The paradox, Collins points out in his book, is that government officials have appointed a string of billionaires to cabinet positions. Along with tech billionaires who had temporary but significant roles overseeing substantial reductions to the federal workforce, other important roles for commerce, treasury, education and the interior are also all billionaires.

This government structure, along with help from political partners, helped pass significant fiscal policies, which will make lasting reductions for the wealthy and corporations.

Potential Changes

While political parties continue to argue that border policies and unfavorable commercial treaties are the source of everyone's economic problems, "the challenge is: Will the other major party, which has also been controlled by the billionaires and big money, be able to seriously confront the underlying harms?" Collins said.
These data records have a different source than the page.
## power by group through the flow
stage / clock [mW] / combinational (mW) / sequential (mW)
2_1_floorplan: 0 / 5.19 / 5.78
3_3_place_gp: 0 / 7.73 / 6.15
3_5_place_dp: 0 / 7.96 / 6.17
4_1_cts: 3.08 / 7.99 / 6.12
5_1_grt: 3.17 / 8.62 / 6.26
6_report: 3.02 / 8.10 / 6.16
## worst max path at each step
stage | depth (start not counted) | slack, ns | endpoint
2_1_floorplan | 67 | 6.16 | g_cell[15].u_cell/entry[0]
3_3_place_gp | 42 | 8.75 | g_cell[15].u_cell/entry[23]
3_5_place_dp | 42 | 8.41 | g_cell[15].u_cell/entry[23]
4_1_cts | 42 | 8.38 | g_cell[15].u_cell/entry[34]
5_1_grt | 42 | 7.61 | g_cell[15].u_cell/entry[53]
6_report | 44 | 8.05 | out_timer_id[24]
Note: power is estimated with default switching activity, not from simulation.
`config.mk`:
```
export PLATFORM = sky130hd
export DESIGN_NAME = kct_ctrl
export DESIGN_NICKNAME = d
export VERILOG_FILES = /design/src/rtl/kct_pkg.sv /design/src/rtl/kct_ctrl.sv
export SDC_FILE = /design/constraint.sdc
export NUM_CORES = 1
export LEC_CHECK = 0
export ABC_AREA = 0
export BUFFER_PORTS_ARGS = -buffer_cell sky130_fd_sc_hd__buf_4
export CORE_AREA = 10 10 47 49
export DETAILED_ROUTE_END_ITERATION = 8
export DIE_AREA = 0 0 57 59
export PLACE_DENSITY = 0.41
export RECOVER_POWER = 25
export SETUP_SLACK_MARGIN = 0.1
export SYNTH_ARGS = -nofsm -noshare
export SYNTH_HDL_FRONTEND = slang
export SYNTH_SLANG_ARGS = --single-unit
```
`constraint.sdc`:
```
create_clock -name clk -period 2.58 [get_ports clk]
set_clock_uncertainty 0.2 [all_clocks]
set_input_delay 0.258 -clock clk [delete_from_list [all_inputs] [get_ports clk]]
set_output_delay 0.258 -clock clk [all_outputs]
set_load 0.1 [all_outputs]
```
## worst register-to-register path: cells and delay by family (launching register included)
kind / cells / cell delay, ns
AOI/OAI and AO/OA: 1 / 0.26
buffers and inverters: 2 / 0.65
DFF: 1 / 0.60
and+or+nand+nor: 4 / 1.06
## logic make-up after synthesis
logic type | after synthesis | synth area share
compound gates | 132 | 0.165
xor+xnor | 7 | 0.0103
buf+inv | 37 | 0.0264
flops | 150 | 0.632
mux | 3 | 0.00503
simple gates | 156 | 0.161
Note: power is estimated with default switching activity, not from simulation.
$ cat config.mk
export PLATFORM = sky130hd
export DESIGN_NAME = altitude_lowpass_velocity_tracker_top_flat
export DESIGN_NICKNAME = d
export VERILOG_FILES = /design/src/rtl/core/alvt_pkg.sv /design/src/rtl/core/alvt_if.sv /design/src/rtl/core/alvt_regs.sv /design/src/rtl/core/alvt_ctrl.sv /design/src/rtl/core/alvt_dp.sv /design/src/rtl/core/altitude_lowpass_velocity_tracker_top.sv /design/src/flat_wrapper.sv
export SDC_FILE = /design/constraint.sdc
export NUM_CORES = 2
export LEC_CHECK = 0
export BUFFER_PORTS_ARGS = -buffer_cell sky130_fd_sc_hd__clkbuf_2
export CELL_PAD_IN_SITES_DETAIL_PLACEMENT = 0
export CELL_PAD_IN_SITES_GLOBAL_PLACEMENT = 1
export CORE_MARGIN = 2
export CORE_UTILIZATION = 28
export DETAILED_ROUTE_END_ITERATION = 8
export PLACE_DENSITY = 0.53
export SKIP_LAST_GASP = 1
export SLEW_MARGIN = 20
export SYNTH_ARGS = -nofsm -noshare
export SYNTH_HDL_FRONTEND = slang
export SYNTH_HIERARCHICAL = 1
export SYNTH_SLANG_ARGS = --single-unit
$ cat constraint.sdc
create_clock -name clk -period 10 [get_ports clk]
set_input_delay 0.5 -clock clk [delete_from_list [all_inputs] [get_ports clk]]
set_output_delay 0.5 -clock clk [all_outputs]
set_load 0.02 [all_outputs]
**config.mk**
```make
export PLATFORM = sky130hd
export DESIGN_NAME = gtpu_encapsulation_header_builder_unit
export DESIGN_NICKNAME = d
export VERILOG_FILES = /design/src/rtl/gtpuhb_pkg.sv /design/src/rtl/gtpu_encapsulation_header_builder_unit.sv
export SDC_FILE = /design/constraint.sdc
export NUM_CORES = 1
export LEC_CHECK = 0
export BUFFER_PORTS_ARGS = -buffer_cell sky130_fd_sc_hd__buf_2
export CAP_MARGIN = 10
export CORE_MARGIN = 10
export CORE_UTILIZATION = 35
export CTS_CLUSTER_DIAMETER = 50
export DETAILED_ROUTE_END_ITERATION = 10
export GPL_TIMING_DRIVEN = 0
export SYNTH_ARGS = -nofsm -noshare
export SYNTH_HDL_FRONTEND = slang
export SYNTH_SLANG_ARGS = --single-unit
```
**constraint.sdc**
```tcl
create_clock -name clk -period 11.7 [get_ports clk]
set_input_delay 1.755 -clock clk [delete_from_list [all_inputs] [get_ports clk]]
set_output_delay 1.755 -clock clk [all_outputs]
set_load 0.005 [all_outputs]
```
**src/rtl/gtpuhb_pkg.sv**
```systemverilog
package gtpuhb_pkg;

    localparam int unsigned HDR_BYTES = 58;
    localparam int unsigned IDX_W     = $clog2(HDR_BYTES);
    localparam logic [IDX_W-1:0] HDR_LAST_IDX = IDX_W'(HDR_BYTES - 1);

    localparam int unsigned CFG_DATA_W  = 48;
    localparam int unsigned CFG_INDEX_W = 2;

    // register indexes
    localparam logic [CFG_INDEX_W-1:0] REG_SOURCE_MAC       = 2'd0;
    localparam logic [CFG_INDEX_W-1:0] REG_DESTINATION_MAC  = 2'd1;
    localparam logic [CFG_INDEX_W-1:0] REG_SOURCE_IPV4      = 2'd2;
    localparam logic [CFG_INDEX_W-1:0] REG_DESTINATION_IPV4 = 2'd3;

    // fixed header values
    localparam logic [15:0] ETHERTYPE_IPV4  = 16'h0800;
    localparam logic [7:0]  IP_VER_IHL      = 8'h45;
    localparam logic [7:0]  IP_TTL          = 8'd64;
    localparam logic [7:0]  IP_PROTO_UDP    = 8'd17;
    localparam logic [15:0] UDP_SRC_PORT    = 16'd12345;
    localparam logic [15:0] UDP_DST_PORT    = 16'd2152;
    localparam logic [7:0]  GTP_FLAGS       = 8'h34;
    localparam logic [7:0]  GTP_MSG_GPDU    = 8'hFF;
    localparam logic [7:0]  EXT_PDU_SESSION = 8'h85;
    localparam logic [7:0]  EXT_LEN_WORDS   = 8'h01;
    localparam logic [7:0]  EXT_PDU_TYPE    = 8'h10;
    localparam logic [7:0]  EXT_NEXT_NONE   = 8'h00;
    localparam logic [15:0] IP_LEN_ADD      = 16'd44;
    localparam logic [15:0] UDP_LEN_ADD     = 16'd24;
    localparam logic [15:0] GTP_LEN_ADD     = 16'd8;

    // sum of the constant ipv4 header words: version/ihl and ttl/protocol
    localparam logic [15:0] IP_CONST_SUM = {IP_VER_IHL, 8'h00} + {IP_TTL, IP_PROTO_UDP};

    typedef struct packed {
        logic [47:0] source_mac;
        logic [47:0] destination_mac;
        logic [31:0] source_ipv4;
        logic [31:0] destination_ipv4;
    } cfg_t;

    typedef struct packed {
        logic [31:0] tunnel_id;
        logic [5:0]  flow_id;
        logic [15:0] ip_length;
        logic [15:0] udp_length;
        logic [15:0] gtp_length;
        logic [15:0] checksum;
    } work_t;

    function automatic logic [15:0] ip_checksum(input cfg_t cfg, input logic [15:0] ip_length);
        logic [18:0] sum;
        logic [16:0] fold;
        logic [15:0] folded;
        sum = 19'(IP_CONST_SUM) + 19'(ip_length)
            + 19'(cfg.source_ipv4[31:16]) + 19'(cfg.source_ipv4[15:0])
            + 19'(cfg.destination_ipv4[31:16]) + 19'(cfg.destination_ipv4[15:0]);
        fold = 17'(sum[18:16]) + 17'(sum[15:0]);
        folded = fold[15:0] + 16'(fold[16]);
        return ~folded;
    endfunction

    function automatic logic [7:0] header_byte_at(input logic [IDX_W-1:0] idx,
                                                  input cfg_t cfg, input work_t w);
        logic [7:0] b;
        b = 8'h00;
        unique case (idx)
            6'd0:  b = cfg.destination_mac[47:40];
            6'd1:  b = cfg.destination_mac[39:32];
            6'd2:  b = cfg.destination_mac[31:24];
            6'd3:  b = cfg.destination_mac[23:16];
            6'd4:  b = cfg.destination_mac[15:8];
            6'd5:  b = cfg.destination_mac[7:0];
            6'd6:  b = cfg.source_mac[47:40];
            6'd7:  b = cfg.source_mac[39:32];
            6'd8:  b = cfg.source_mac[31:24];
            6'd9:  b = cfg.source_mac[23:16];
            6'd10: b = cfg.source_mac[15:8];
            6'd11: b = cfg.source_mac[7:0];
            6'd12: b = ETHERTYPE_IPV4[15:8];
            6'd13: b = ETHERTYPE_IPV4[7:0];
            6'd14: b = IP_VER_IHL;
            6'd16: b = w.ip_length[15:8];
            6'd17: b = w.ip_length[7:0];
            6'd22: b = IP_TTL;
            6'd23: b = IP_PROTO_UDP;
            6'd24: b = w.checksum[15:8];
            6'd25: b = w.checksum[7:0];
            6'd26: b = cfg.source_ipv4[31:24];
            6'd27: b = cfg.source_ipv4[23:16];
            6'd28: b = cfg.source_ipv4[15:8];
            6'd29: b = cfg.source_ipv4[7:0];
            6'd30: b = cfg.destination_ipv4[31:24];
            6'd31: b = cfg.destination_ipv4[23:16];
            6'd32: b = cfg.destination_ipv4[15:8];
            6'd33: b = cfg.destination_ipv4[7:0];
            6'd34: b = UDP_SRC_PORT[15:8];
            6'd35: b = UDP_SRC_PORT[7:0];
            6'd36: b = UDP_DST_PORT[15:8];
            6'd37: b = UDP_DST_PORT[7:0];
            6'd38: b = w.udp_length[15:8];
            6'd39: b = w.udp_length[7:0];
            6'd42: b = GTP_FLAGS;
            6'd43: b = GTP_MSG_GPDU;
            6'd44: b = w.gtp_length[15:8];
            6'd45: b = w.gtp_length[7:0];
            6'd46: b = w.tunnel_id[31:24];
            6'd47: b = w.tunnel_id[23:16];
            6'd48: b = w.tunnel_id[15:8];
            6'd49: b = w.tunnel_id[7:0];
            6'd53: b = EXT_PDU_SESSION;
            6'd54: b = EXT_LEN_WORDS;
            6'd55: b = EXT_PDU_TYPE;
            6'd56: b = {2'b00, w.flow_id};
            6'd57: b = EXT_NEXT_NONE;
            // zero fields: tos, id, fragment, udp checksum, gtp padding
            default: b = 8'h00;
        endcase
        return b;
    endfunction

endpackage

```
**src/rtl/gtpu_encapsulation_header_builder_unit.sv**
```systemverilog
// GTP-U outer header builder. Each request transaction (tunnel_id, flow_id,
// inner_length) produces 58 result transactions, one header byte each, in wire
// order: Ethernet (configured MACs, ethertype IPv4), IPv4 (ttl 64, UDP, lengths,
// ones-complement header checksum), UDP (12345 -> 2152, checksum 0) and GTP-U
// with a PDU session container carrying flow_id; last_byte marks byte 58.
// The byte-wide result channel sets the pace: the output register moves one
// byte per cycle while out_ready holds. A request buffer stage in front of the
// byte serializer takes the next request while the current header is still
// streaming, so headers follow each other with no gap when out_ready stays high.
// Configuration writes (cfg_write_enable, cfg_index, cfg_data) take effect at
// the clock edge and must only be made while no header is in flight.
module gtpu_encapsulation_header_builder_unit
    import gtpuhb_pkg::*;
(
    input  logic                   clk,
    input  logic                   rst_n,

    input  logic                   cfg_write_enable,
    input  logic [CFG_INDEX_W-1:0] cfg_index,
    input  logic [CFG_DATA_W-1:0]  cfg_data,

    input  logic                   in_valid,
    output logic                   in_ready,
    input  logic [31:0]            tunnel_id,
    input  logic [5:0]             flow_id,
    input  logic [10:0]            inner_length,

    output logic                   out_valid,
    input  logic                   out_ready,
    output logic [7:0]             header_byte,
    output logic                   last_byte
);

    // configuration registers
    cfg_t cfg_reg;

    // request buffer stage
    logic        req_valid_reg;
    logic [31:0] req_tunnel_id_reg;
    logic [5:0]  req_flow_id_reg;
    logic [10:0] req_inner_length_reg;

    // serializer stage
    logic             work_valid_reg;
    work_t            work_reg;
    work_t            work_next;
    logic [IDX_W-1:0] byte_idx_reg;

    // output register
    logic       out_valid_reg;
    logic [7:0] header_byte_reg;
    logic       last_byte_reg;

    logic in_accept;
    logic out_advance;
    logic load_out;
    logic work_done;
    logic transfer;

    // handshake and stage control
    assign out_advance = !out_valid_reg || out_ready;
    assign load_out    = work_valid_reg && out_advance;
    assign work_done   = load_out && (byte_idx_reg == HDR_LAST_IDX);
    // buffered request moves in as the current header hands over its last byte
    assign transfer    = req_valid_reg && (!work_valid_reg || work_done);
    assign in_ready    = !req_valid_reg || transfer;
    assign in_accept   = in_valid && in_ready;

    assign out_valid   = out_valid_reg;
    assign header_byte = header_byte_reg;
    assign last_byte   = last_byte_reg;

    // length fields and checksum are fixed per request when it enters the serializer
    always_comb
    begin
        work_next.tunnel_id  = req_tunnel_id_reg;
        work_next.flow_id    = req_flow_id_reg;
        work_next.ip_length  = 16'(req_inner_length_reg) + IP_LEN_ADD;
        work_next.udp_length = 16'(req_inner_length_reg) + UDP_LEN_ADD;
        work_next.gtp_length = 16'(req_inner_length_reg) + GTP_LEN_ADD;
        work_next.checksum   = ip_checksum(cfg_reg, work_next.ip_length);
    end

    // configuration
    always_ff @(posedge clk or negedge rst_n)
    begin
        if (!rst_n)
        begin
            cfg_reg <= '0;
        end
        else if (cfg_write_enable)
        begin
            unique case (cfg_index)
                REG_SOURCE_MAC:       cfg_reg.source_mac       <= cfg_data;
                REG_DESTINATION_MAC:  cfg_reg.destination_mac  <= cfg_data;
                REG_SOURCE_IPV4:      cfg_reg.source_ipv4      <= cfg_data[31:0];
                REG_DESTINATION_IPV4: cfg_reg.destination_ipv4 <= cfg_data[31:0];
                default:              cfg_reg <= cfg_reg;
            endcase
        end
    end

    // control state
    always_ff @(posedge clk or negedge rst_n)
    begin
        if (!rst_n)
        begin
            req_valid_reg  <= 1'b0;
            work_valid_reg <= 1'b0;
            byte_idx_reg   <= '0;
            out_valid_reg  <= 1'b0;
        end
        else
        begin
            if (in_accept)
                req_valid_reg <= 1'b1;
            else if (transfer)
                req_valid_reg <= 1'b0;

            if (transfer)
            begin
                work_valid_reg <= 1'b1;
                byte_idx_reg   <= '0;
            end
            else if (work_done)
            begin
                work_valid_reg <= 1'b0;
                byte_idx_reg   <= '0;
            end
            else if (load_out)
            begin
                byte_idx_reg <= byte_idx_reg + 1'b1;
            end

            if (out_advance)
                out_valid_reg <= load_out;
        end
    end

    // payload registers
    always_ff @(posedge clk)
    begin
        if (in_accept)
        begin
            req_tunnel_id_reg    <= tunnel_id;
            req_flow_id_reg      <= flow_id;
            req_inner_length_reg <= inner_length;
        end

        if (transfer)
            work_reg <= work_next;

        if (load_out)
        begin
            header_byte_reg <= header_byte_at(byte_idx_reg, cfg_reg, work_reg);
            last_byte_reg   <= (byte_idx_reg == HDR_LAST_IDX);
        end
    end

    // a request entering the serializer always starts at the first header byte
    a_transfer_starts: assert property (@(posedge clk) disable iff (!rst_n)
        transfer |=> (work_valid_reg && (byte_idx_reg == '0)))
        else $error("serializer did not restart at byte zero");

    // byte counter never runs past the last header byte
    a_idx_bound: assert property (@(posedge clk) disable iff (!rst_n)
        work_valid_reg |-> (byte_idx_reg <= HDR_LAST_IDX))
        else $error("byte index beyond header length");

    // input stalls only while both the buffer and the serializer are occupied
    a_stall_cause: assert property (@(posedge clk) disable iff (!rst_n)
        !in_ready |-> (req_valid_reg && work_valid_reg))
        else $error("input stalled with a free stage");

    // the final byte of a header leaves the serializer idle unless a request waits
    a_done_release: assert property (@(posedge clk) disable iff (!rst_n)
        (work_done && !req_valid_reg) |=> !work_valid_reg)
        else $error("serializer busy after last byte");

endmodule

```
==> results_dict.tcl, run 1 <==
set metrics [dict create \
    status "finished, final reports clean" \
    dp_hpwl_um 41090 \
    synthXorXnorAreaFrac 0.03087 \
    met3_usage 0.05062 \
    die-area_um2 54200 \
    synth.most_common_cell "dfrtp_1" \
    fin_skew_ns 0.02076 \
    power.density_nw_per_um2 325.1 \
    yosysSeqAreaShare 0.5358 \
    slowest_delay_ns 0.56 \
    viasPerCell 5.487 \
    synth_top_family_by_area "multiplexers" \
    cp_data_required_time_ns 12.02 \
    cts_max_level 2 \
    period_share 0.8716 \
    detail-route-antenna-nets 0 \
    gp_congestion 0.9738 \
    rsz0062_at_grt "false" \
    drv_cap 0 \
    cts.hold.buffers_added 0 \
    cp.arrival_ns 10.52 \
    route.detailed.wl_per_inst_um 26.56 \
    finalWorstSetupSlack_ns 1.502 \
    clk_pin_slew_ns 0.06 \
    die_h_um 232.8 \
    post-synth-top-area-cell "edfxtp_1" \
    yosys_warnings 0 \
    synth_compound_area_frac 0.09741 \
    clock_path_buffers 3 \
    cp-start-kind "flop" \
    finalSetupViolCount 0 \
    hold_start "req_flow_id_reg[5]" \
    finalCriticalPeriod_ns 10.20 \
    fmax_mhz 98.06 \
    crit_start "req_inner_length_reg[3]" \
    ios 115 \
    end_kind "flop" \
    largest_reg_flops 160 \
    syn_area_per_cell_um2 12.64 \
    busiest_layer "met2" \
    worst_pin_slew_ns 1.223 \
    drc 0 \
    grt_usage 0.1997 \
    muxShareOfSynthArea 0.1156 \
    syn_nets 1449 \
    cts_root_buf "clkbuf_16" \
    die_w_um 232.8 \
    synth_common_cells "dfrtp_1 (169), mux2_2 (160), edfxtp_1 (142)" \
    drt_wl_total_um 54160 \
    synth_cell_types 70 \
    synth_area_um2 15850 \
    setup_tns_ns 0 \
    hp-class "flop to flop" \
    synthArstFlopShare 0.5434 \
    rows 77 \
    flow.area_growth_from_synthesis_pct 17.61 \
    drive_above_1_share 0.2495 \
    yosys.area_share.simple 0.08320 \
    regToRegStartpoint "req_inner_length_reg[3]" \
    grt_util_met2 0.2975 \
    grt-ovfl-total 0 \
    firstDrtPassIters 5 \
    ir_drop_v 0.0002562 \
    synthCells 1254 \
    cpMostUsedCell "inv_1" \
    clock-sinks 311 \
    synth_edf_count 142 \
    path_class "flop to flop" \
    port-buffer-count 114 \
    initial_core_util 0.3561 \
    cp_max_fo 6 \
    synthTopCellsByArea "edfxtp_1 (27%), dfrtp_1 (27%), mux2_2 (11%)" \
    insertion_delay_ns 0.58 \
    coreArea_um2 44510 \
    ys_seq_elements 311 \
    relSlewSlack 0.1845 \
    drv_slew 0 \
    drtIter0Drc 1276 \
    diodes 0 \
    dp_worst_setup_slack_ns 1.593 \
    p_leak_uw 0.007655 \
    hold_viol_final 0 \
    cts_tree "yes" \
    synth-main-ff-cell "dfrtp_1" \
    use_met1 0.2695 \
    synth-adder-area-share 0.09315 \
    cp_slowest_cell "fa_1" \
    cts_inserted_buffers 39 \
    first_global_vias 11450 \
    cts_setup_buffers 0 \
    grt_max_degree 94 \
    post_cts_resized 0 \
    vias 11190 \
    grt_pass1_wl_um 78540 \
    antenna_found_initial 2 \
    synth.top_cell.area_share 0.2690 \
    nNetsFinal 1612 \
]
## placed cells by master (no fill, tap or decap), drive strengths merged, types with 22 or more instances in the layout
| master | netlist | final |
|---|---|---|
| dfrtp | 169 | 169 |
| mux2 | 160 | 160 |
| edfxtp | 142 | 142 |
| inv | 128 | 132 |
| buf | 8 | 130 |
| clkbuf | 49 | 99 |
| a22oi | 66 | 66 |
| nand2 | 55 | 55 |
| ha | 46 | 46 |
| fa | 45 | 45 |
| xnor2 | 32 | 32 |
| nor2 | 31 | 31 |
| nand3 | 30 | 30 |
| xor2 | 23 | 23 |
| and2 | 23 | 23 |
| a22o | 22 | 22 |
Left-leaning officials, he argues, know what policies are needed to "reverse the updraft of wealth", including deep changes to the tax system, boosting the minimum wage and empowering worker groups.

"It was so, so close, and the legislation really did represent the will of the most of people who really want lawmakers to fix some of these urgent problems," Collins said. "Wealthy influence is not about building so much as preventing. It's easier to block than it is to make something substantial take place, but the institutional knowledge is there. We know what that looks like."

Collins is hopeful that there can be change, but said it would require continuous government action.

"It may be sooner than expected that the balance shifts, and then it really is about sustaining a ongoing grassroots effort to make progress on this extreme inequality we're living in," he said. "We can fix this. It is solvable."

Vincent Owens
Vincent Owens

A passionate football journalist with years of experience covering Serie B and local Italian teams.